→ **Exercise brief**:
In the records below, begin at the line containing "export PLATFORM = sky130hd" and end at the line containing "export SLEW_MARGIN = 20"; quote every line in that span exactly, including both boundary lines, and no others.

→ **Records for processing**:
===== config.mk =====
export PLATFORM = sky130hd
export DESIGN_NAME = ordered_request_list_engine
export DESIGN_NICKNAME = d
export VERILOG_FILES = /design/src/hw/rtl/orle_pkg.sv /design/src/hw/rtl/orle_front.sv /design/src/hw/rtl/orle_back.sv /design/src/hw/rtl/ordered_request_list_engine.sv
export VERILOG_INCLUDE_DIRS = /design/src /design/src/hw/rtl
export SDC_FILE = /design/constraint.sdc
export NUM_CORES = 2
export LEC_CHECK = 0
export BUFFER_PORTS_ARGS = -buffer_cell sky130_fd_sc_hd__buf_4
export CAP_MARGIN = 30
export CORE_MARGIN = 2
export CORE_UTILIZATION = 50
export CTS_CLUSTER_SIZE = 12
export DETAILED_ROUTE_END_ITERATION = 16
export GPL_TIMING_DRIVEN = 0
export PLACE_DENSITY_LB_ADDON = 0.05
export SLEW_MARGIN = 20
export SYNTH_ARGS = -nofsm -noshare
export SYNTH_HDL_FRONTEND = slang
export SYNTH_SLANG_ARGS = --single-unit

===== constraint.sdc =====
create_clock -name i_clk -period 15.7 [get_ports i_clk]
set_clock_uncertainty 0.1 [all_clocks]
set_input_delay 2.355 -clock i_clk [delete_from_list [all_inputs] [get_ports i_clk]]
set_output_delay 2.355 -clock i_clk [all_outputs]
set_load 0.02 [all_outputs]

→ **Response for this exercise**:
export PLATFORM = sky130hd
export DESIGN_NAME = ordered_request_list_engine
export DESIGN_NICKNAME = d
export VERILOG_FILES = /design/src/hw/rtl/orle_pkg.sv /design/src/hw/rtl/orle_front.sv /design/src/hw/rtl/orle_back.sv /design/src/hw/rtl/ordered_request_list_engine.sv
export VERILOG_INCLUDE_DIRS = /design/src /design/src/hw/rtl
export SDC_FILE = /design/constraint.sdc
export NUM_CORES = 2
export LEC_CHECK = 0
export BUFFER_PORTS_ARGS = -buffer_cell sky130_fd_sc_hd__buf_4
export CAP_MARGIN = 30
export CORE_MARGIN = 2
export CORE_UTILIZATION = 50
export CTS_CLUSTER_SIZE = 12
export DETAILED_ROUTE_END_ITERATION = 16
export GPL_TIMING_DRIVEN = 0
export PLACE_DENSITY_LB_ADDON = 0.05
export SLEW_MARGIN = 20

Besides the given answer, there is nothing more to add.